In Depth "How the step-ca SSH world works"

[maraino]

Description

Perhaps because of Tiny CA blog post there has been discussions github about the use of SSH certificates, for windows and posix-like OSes. I've been describing more or less how step ssh config works, how step ssh proxycommand works and how to configure it to use your oidc provider, ...

For windows users I've been pointing to microsoft docs on how to install OpenSSH and active the ssh-agent.
Our current turorials on smallstep.com/docs are focussed on X.509 rather than SSH. We need to add some docs there describing all the steps required, and how you can configure a client and a host properly.

And also add docs on how to configure the host if you don't have access to sshd_config.
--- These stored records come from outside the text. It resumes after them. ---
**config.mk**
```make
export PLATFORM = sky130hd
export DESIGN_NAME = heartbeat_liveness_table
export DESIGN_NICKNAME = d
export VERILOG_FILES = /design/src/hdl/hlt_pkg.sv /design/src/hdl/heartbeat_liveness_table.sv /design/src/hdl/hlt_dp.sv /design/src/hdl/hlt_ctrl.sv
export SDC_FILE = /design/constraint.sdc
export NUM_CORES = 2
export LEC_CHECK = 0
export ABC_AREA = 0
export BUFFER_PORTS_ARGS = -buffer_cell sky130_fd_sc_hd__buf_2
export CAP_MARGIN = 5
export CORE_MARGIN = 10
export CORE_UTILIZATION = 35
export CTS_BUF_LIST = sky130_fd_sc_hd__clkbuf_8
export DETAILED_ROUTE_END_ITERATION = 6
export PLACE_DENSITY = 0.61
export SYNTH_ARGS = -nofsm -noshare
export SYNTH_HDL_FRONTEND = slang
export SYNTH_HIERARCHICAL = 1
export SYNTH_SLANG_ARGS = --single-unit
```
**constraint.sdc**
```tcl
create_clock -name i_clk -period 12.23 [get_ports i_clk]
set_input_delay 1.223 -clock i_clk [delete_from_list [all_inputs] [get_ports i_clk]]
set_output_delay 1.223 -clock i_clk [all_outputs]
set_load 0.02 [all_outputs]
```
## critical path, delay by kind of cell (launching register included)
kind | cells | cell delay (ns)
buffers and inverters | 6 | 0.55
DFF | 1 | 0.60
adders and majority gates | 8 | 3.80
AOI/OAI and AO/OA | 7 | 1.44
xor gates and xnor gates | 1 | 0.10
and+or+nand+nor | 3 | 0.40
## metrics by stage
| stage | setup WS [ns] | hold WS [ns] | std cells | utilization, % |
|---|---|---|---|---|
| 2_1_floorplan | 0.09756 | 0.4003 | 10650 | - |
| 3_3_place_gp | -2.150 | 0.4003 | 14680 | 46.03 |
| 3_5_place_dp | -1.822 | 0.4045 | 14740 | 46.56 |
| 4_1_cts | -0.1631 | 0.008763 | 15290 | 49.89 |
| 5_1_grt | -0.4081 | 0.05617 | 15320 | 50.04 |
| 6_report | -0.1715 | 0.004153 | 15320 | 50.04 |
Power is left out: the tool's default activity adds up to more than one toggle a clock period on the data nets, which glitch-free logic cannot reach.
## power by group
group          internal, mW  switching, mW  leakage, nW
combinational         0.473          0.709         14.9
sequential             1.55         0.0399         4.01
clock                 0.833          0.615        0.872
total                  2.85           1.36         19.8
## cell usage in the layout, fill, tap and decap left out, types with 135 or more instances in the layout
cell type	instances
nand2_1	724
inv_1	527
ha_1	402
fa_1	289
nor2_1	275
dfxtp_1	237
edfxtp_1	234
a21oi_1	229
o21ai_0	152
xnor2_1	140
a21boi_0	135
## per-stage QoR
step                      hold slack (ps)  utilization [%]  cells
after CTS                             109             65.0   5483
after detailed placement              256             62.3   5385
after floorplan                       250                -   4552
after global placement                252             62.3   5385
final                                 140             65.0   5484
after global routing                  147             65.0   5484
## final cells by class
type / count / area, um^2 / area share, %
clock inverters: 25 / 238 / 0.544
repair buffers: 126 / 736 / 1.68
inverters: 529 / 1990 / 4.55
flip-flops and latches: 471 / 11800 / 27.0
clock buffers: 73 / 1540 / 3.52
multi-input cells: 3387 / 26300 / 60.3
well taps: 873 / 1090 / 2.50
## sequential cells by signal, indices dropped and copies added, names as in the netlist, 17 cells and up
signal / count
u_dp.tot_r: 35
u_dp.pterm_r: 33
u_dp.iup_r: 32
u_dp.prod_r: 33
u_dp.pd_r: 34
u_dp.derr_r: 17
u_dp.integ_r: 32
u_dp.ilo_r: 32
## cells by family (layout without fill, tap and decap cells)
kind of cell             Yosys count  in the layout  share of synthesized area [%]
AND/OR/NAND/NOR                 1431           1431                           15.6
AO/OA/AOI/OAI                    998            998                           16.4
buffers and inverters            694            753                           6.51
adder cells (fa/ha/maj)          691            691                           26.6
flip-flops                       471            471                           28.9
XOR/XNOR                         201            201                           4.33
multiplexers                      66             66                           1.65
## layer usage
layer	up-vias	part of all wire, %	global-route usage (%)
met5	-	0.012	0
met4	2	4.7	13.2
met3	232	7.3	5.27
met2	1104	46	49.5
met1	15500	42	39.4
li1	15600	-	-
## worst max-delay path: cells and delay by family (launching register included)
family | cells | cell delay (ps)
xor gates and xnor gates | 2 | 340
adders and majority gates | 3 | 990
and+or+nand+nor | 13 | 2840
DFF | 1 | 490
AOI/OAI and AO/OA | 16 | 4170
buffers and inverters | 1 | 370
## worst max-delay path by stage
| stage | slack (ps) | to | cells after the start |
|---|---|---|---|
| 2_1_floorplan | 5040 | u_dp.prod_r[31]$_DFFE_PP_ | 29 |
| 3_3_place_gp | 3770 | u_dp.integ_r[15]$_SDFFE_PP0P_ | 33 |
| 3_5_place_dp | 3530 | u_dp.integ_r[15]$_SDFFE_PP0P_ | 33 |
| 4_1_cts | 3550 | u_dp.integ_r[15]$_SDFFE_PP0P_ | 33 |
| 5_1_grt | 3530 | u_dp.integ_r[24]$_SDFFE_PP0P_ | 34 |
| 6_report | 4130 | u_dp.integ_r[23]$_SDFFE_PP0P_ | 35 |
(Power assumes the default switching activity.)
==> src/hdl/sd_spi_init_and_sector_read.sv <==
// An accepted item's result is registered in the output register, or held in
// the one-entry skid stage when the output stalls. Throughput: one item per
// cycle while the skid stage is empty; the sequencer state updates in the
// accept cycle, and a result waiting in the output register does not block the next item.
// Reset: phase idle, counters zero, chip select high, poll_budget 50, idle clocks 12.
// depends on sdspi_pkg, sdspi_in_if, sdspi_out_if
module sd_spi_init_and_sector_read
    import sdspi_pkg::*;
(
    input  logic        clk,
    input  logic        rst_n,
    input  logic        cfg_we,
    input  logic [0:0]  cfg_index,
    input  logic [7:0]  cfg_data,
    sdspi_in_if.sink    in_ch,
    sdspi_out_if.source out_ch
);

    logic [7:0]       poll_budget_reg, idle_clocks_reg;
    phase_t           phase_reg, phase_next;
    logic [CNT_W-1:0] count_reg, count_next;
    logic [7:0]       cmd_reg, cmd_next;
    logic [31:0]      arg_reg, arg_next;
    logic [7:0]       poll_reg, poll_next;
    logic [9:0]       first_reg, first_next, after_reg, after_next;
    logic             sel_reg, sel_next;

    out_item_t res;
    out_item_t out_reg, skid_reg;
    logic      out_valid_reg, skid_valid_reg;
    logic      accept;

    assign in_ch.ready  = !skid_valid_reg;
    assign accept       = in_ch.valid && in_ch.ready;
    assign out_ch.valid = out_valid_reg;
    assign out_ch.data  = out_reg;

    // configuration registers
    always_ff @(posedge clk or negedge rst_n)
    begin
        if (!rst_n)
        begin
            poll_budget_reg <= 8'd50;
            idle_clocks_reg <= 8'd12;
        end
        else if (cfg_we)
        begin
            case (cfg_index)
                CFG_POLL_BUDGET: poll_budget_reg <= cfg_data;
                CFG_IDLE_CLOCKS: idle_clocks_reg <= cfg_data;
                default: ;
            endcase
        end
    end

    // next state and result for one item
    always_comb
    begin
        logic [7:0]       rx;
        logic [CNT_W-1:0] cnt_inc;
        logic             respond;
        logic [7:0]       p_dec;
        rx         = in_ch.data.rx_byte;
        cnt_inc    = count_reg + 1'b1;
        respond    = 1'b0;
        p_dec      = poll_reg - 8'd1;
        phase_next = phase_reg;
        count_next = count_reg;
        cmd_next   = cmd_reg;
        arg_next   = arg_reg;
        poll_next  = poll_reg;
        first_next = first_reg;
        after_next = after_reg;
        sel_next   = sel_reg;
        res        = '0;

        case (in_ch.data.operation)
            OP_INIT:
            begin
                sel_next = 1'b1;
                res.tx_valid = 1'b1;
                count_next = '0;
                if (idle_clocks_reg != 8'd0)
                begin
                    phase_next = PH_CLK;
                    res.tx_byte = 8'hFF;
                end
                else
                begin
                    sel_next = 1'b0;
                    cmd_next = C_CMD0;
                    arg_next = '0;
                    phase_next = PH_FRAME;
                    res.tx_byte = C_CMD0;
                end
            end
            OP_READ:
            begin
                first_next = in_ch.data.window_start;
                after_next = in_ch.data.window_end;
                arg_next = in_ch.data.sector_number;
                phase_next = PH_RD_PRE;
                res.tx_valid = 1'b1;
                res.tx_byte = 8'hFF;
            end
            OP_BYTE:
            begin
                case (phase_reg)
                    PH_CLK:
                    begin
                        count_next = cnt_inc;
                        res.tx_valid = 1'b1;
                        res.tx_byte = 8'hFF;
                        if (cnt_inc >= CNT_W'(idle_clocks_reg))
                        begin
                            sel_next = 1'b0;
                            cmd_next = C_CMD0;
                            arg_next = '0;
                            count_next = '0;
                            phase_next = PH_FRAME;
                            res.tx_byte = C_CMD0;
                        end
                    end
                    PH_FRAME, PH_FRAMEL:
                    begin
                        if (count_reg < CNT_W'(5))
                        begin
                            count_next = cnt_inc;
                            res.tx_valid = 1'b1;
                            case (cnt_inc[2:0])
                                3'd1: res.tx_byte = arg_reg[31:24];
                                3'd2: res.tx_byte = arg_reg[23:16];
                                3'd3: res.tx_byte = arg_reg[15:8];
                                3'd4: res.tx_byte = arg_reg[7:0];
                                default: res.tx_byte = crc_of(cmd_reg);
                            endcase
                        end
                        else if (phase_reg == PH_FRAMEL)
                        begin
                            phase_next = PH_ACMD41_R;
                            res.tx_valid = 1'b1;
                            res.tx_byte = 8'hFF;
                        end
                        else
                            respond = 1'b1;
                    end
                    PH_R7, PH_OCR:
                    begin
                        count_next = cnt_inc;
                        res.tx_valid = 1'b1;
                        res.tx_byte = 8'hFF;
                        if (cnt_inc >= CNT_W'(4))
                        begin
                            cmd_next = (phase_reg == PH_R7) ? C_CMD58 : C_CMD55;
                            arg_next = '0;
                            count_next = '0;
                            phase_next = PH_FRAME;
                            res.tx_byte = cmd_next;
                        end
                    end
                    PH_CMD0_R, PH_CMD8_R, PH_CMD58_R, PH_CMD55_R,
                    PH_ACMD41_R, PH_CMD1_R, PH_CMD17_R, PH_TOKEN:
                        respond = 1'b1;
                    PH_END_A:
                    begin
                        sel_next = 1'b1;
                        phase_next = PH_END_B;
                        res.tx_valid = 1'b1;
                        res.tx_byte = 8'hFF;
                    end
                    PH_END_B:
                    begin
                        sel_next = 1'b1;
                        phase_next = PH_IDLE;
                        res.done_res = 1'b1;
                    end
                    PH_RD_PRE:
                    begin
                        sel_next = 1'b0;
                        phase_next = PH_RD_PRE2;
                        res.tx_valid = 1'b1;
                        res.tx_byte = 8'hFF;
                    end
                    PH_RD_PRE2:
                    begin
                        cmd_next = C_CMD17;
                        count_next = '0;
                        phase_next = PH_FRAME;
                        res.tx_valid = 1'b1;
                        res.tx_byte = C_CMD17;
                    end
                    PH_DATA:
                    begin
                        if (10'(count_reg) >= first_reg && 10'(count_reg) < after_reg)
                        begin
                            res.data_valid = 1'b1;
                            res.data_byte = rx;
                            res.data_offset = count_reg[OFF_W-1:0];
                        end
                        count_next = cnt_inc;
                        if (cnt_inc >= CNT_W'(SECTOR_BYTES))
                        begin
                            count_next = '0;
                            phase_next = PH_TRAIL;
                        end
                        res.tx_valid = 1'b1;
                        res.tx_byte = 8'hFF;
                    end
                    PH_TRAIL:
                    begin
                        count_next = cnt_inc;
                        if (cnt_inc >= CNT_W'(3))
                        begin
                            sel_next = 1'b1;
                            phase_next = PH_END_B;
                        end
                        res.tx_valid = 1'b1;
                        res.tx_byte = 8'hFF;
                    end
                    default: ;
                endcase

                // response handling, with the phase a finished frame resolves to
                if (respond)
                begin
                    phase_t ph;
                    ph = (phase_reg == PH_FRAME) ? resp_phase(cmd_reg) : phase_reg;
                    phase_next = ph;
                    res.tx_valid = 1'b1;
                    res.tx_byte = 8'hFF;
                    case (ph)
                        PH_CMD0_R:
                            if (rx == 8'h01)
                            begin
                                cmd_next = C_CMD8; arg_next = 32'h1AA;
                            end
                        PH_CMD8_R:
                            if (rx == 8'h01)
                            begin
                                count_next = '0; phase_next = PH_R7;
                            end
                            else if (rx == 8'h05 || rx == 8'h0D)
                            begin
                                cmd_next = C_CMD58; arg_next = '0;
                            end
                        PH_CMD58_R:
                            if (rx == 8'h01)
                            begin
                                count_next = '0; phase_next = PH_OCR;
                            end
                        PH_CMD55_R:
                            if (rx == 8'h01 || rx == 8'h00)
                            begin
                                poll_next = poll_budget_reg;
                                cmd_next = C_ACMD41; arg_next = 32'h4000_0000;
                            end
                        PH_ACMD41_R:
                            if (rx == 8'h00 || poll_reg == 8'd0)
                            begin
                                cmd_next = C_CMD1; arg_next = 32'h4000_0000;
                            end
                            else
                            begin
                                poll_next = p_dec;
                                if (rx == 8'h01)
                                begin
                                    cmd_next = C_CMD55; arg_next = '0;
                                end
                                else if (p_dec == 8'd1)
                                begin
                                    poll_next = poll_budget_reg;
                                    cmd_next = C_CMD1; arg_next = 32'h4000_0000;
                                    count_next = '0;
                                    phase_next = PH_FRAMEL;
                                    res.tx_byte = C_CMD1;
                                end
                            end
                        PH_CMD1_R:
                            if (rx == 8'h00)
                                phase_next = PH_END_A;
                            else if (rx == 8'h01)
                            begin
                                cmd_next = C_CMD55; arg_next = '0;
                            end
                        PH_CMD17_R:
                            if (rx == 8'h00)
                                phase_next = PH_TOKEN;
                        default:
                            if (rx == 8'hFE)
                            begin
                                count_next = '0; phase_next = PH_DATA;
                            end
                    endcase
                    // a new command frame starts whenever the command changed
                    if (phase_next == ph && cmd_next != cmd_reg ||
                        phase_next == ph && arg_next != arg_reg ||
                        phase_next == ph && poll_next == poll_budget_reg &&
                        ph == PH_CMD55_R && (rx == 8'h01 || rx == 8'h00) ||
                        phase_next == ph && ph == PH_ACMD41_R &&
                        (rx == 8'h00 || poll_reg == 8'd0 || rx == 8'h01) ||
                        phase_next == ph && ph == PH_CMD1_R && rx == 8'h01 ||
                        phase_next == ph && ph == PH_CMD0_R && rx == 8'h01 ||
                        phase_next == ph && ph == PH_CMD8_R &&
                        (rx == 8'h05 || rx == 8'h0D))
                    begin
                        count_next = '0;
                        phase_next = PH_FRAME;
                        res.tx_byte = cmd_next;
                    end
                end
            end
            default: ;
        endcase
        res.select_high = sel_next;
    end

    // sequencer state
    always_ff @(posedge clk or negedge rst_n)
    begin
        if (!rst_n)
        begin
            phase_reg <= PH_IDLE;
            count_reg <= '0;
            cmd_reg   <= '0;
            arg_reg   <= '0;
            poll_reg  <= '0;
            first_reg <= '0;
            after_reg <= '0;
            sel_reg   <= 1'b1;
        end
        else if (accept)
        begin
            phase_reg <= phase_next;
            count_reg <= count_next;
            cmd_reg   <= cmd_next;
            arg_reg   <= arg_next;
            poll_reg  <= poll_next;
            first_reg <= first_next;
            after_reg <= after_next;
            sel_reg   <= sel_next;
        end
    end

    // output register with one skid entry
    always_ff @(posedge clk or negedge rst_n)
    begin
        if (!rst_n)
        begin
            out_valid_reg  <= 1'b0;
            skid_valid_reg <= 1'b0;
        end
        else
        begin
            if (!out_valid_reg || out_ch.ready)
            begin
                out_valid_reg  <= skid_valid_reg || accept;
                skid_valid_reg <= 1'b0;
            end
            else if (accept)
                skid_valid_reg <= 1'b1;
        end
    end

    always_ff @(posedge clk)
    begin
        if (!out_valid_reg || out_ch.ready)
            out_reg <= skid_valid_reg ? skid_reg : res;
        if (accept && out_valid_reg && !out_ch.ready)
            skid_reg <= res;
    end

    // checks
    a_skid_only_when_stalled: assert property (@(posedge clk) disable iff (!rst_n)
        skid_valid_reg |-> out_valid_reg) else $error("skid holds item with empty output");
    a_done_goes_idle: assert property (@(posedge clk) disable iff (!rst_n)
        accept && res.done_res |=> phase_reg == PH_IDLE) else $error("done without idle");
    a_data_only_in_data: assert property (@(posedge clk) disable iff (!rst_n)
        accept && res.data_valid |-> phase_reg == PH_DATA) else $error("stray data byte");
    a_deselect_on_done: assert property (@(posedge clk) disable iff (!rst_n)
        accept && res.done_res |-> res.select_high && !res.tx_valid)
        else $error("done with select low");

endmodule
A user wants to use TinyCA to generate SSH certificatets, with help, his managed to generate SSH keys in yubikey and have that sign certificates, he wants to connect to HPC clusters with those certificates. Mike also helped with this.

See for example:

• HPC cluster host for SSH certificate/SSO authentication, possible to setup as a user and not admin? certificates#443
• How is 'step' used on the client side for admin work ? certificates#444

[dopey]

• Deep dive of how step ssh works.
• Client instructions for Windows openSSH + ssh-agent activation (could be just links to other resources)
• What to do if you don't have access to sshd (user level host config)

We should split Getting Started into Getting Started X509/TLS and Getting Started SSH and same for Core Concepts and Basic CA Operations pages.

[tashian]

I've started work on this in carl/ssh-intros.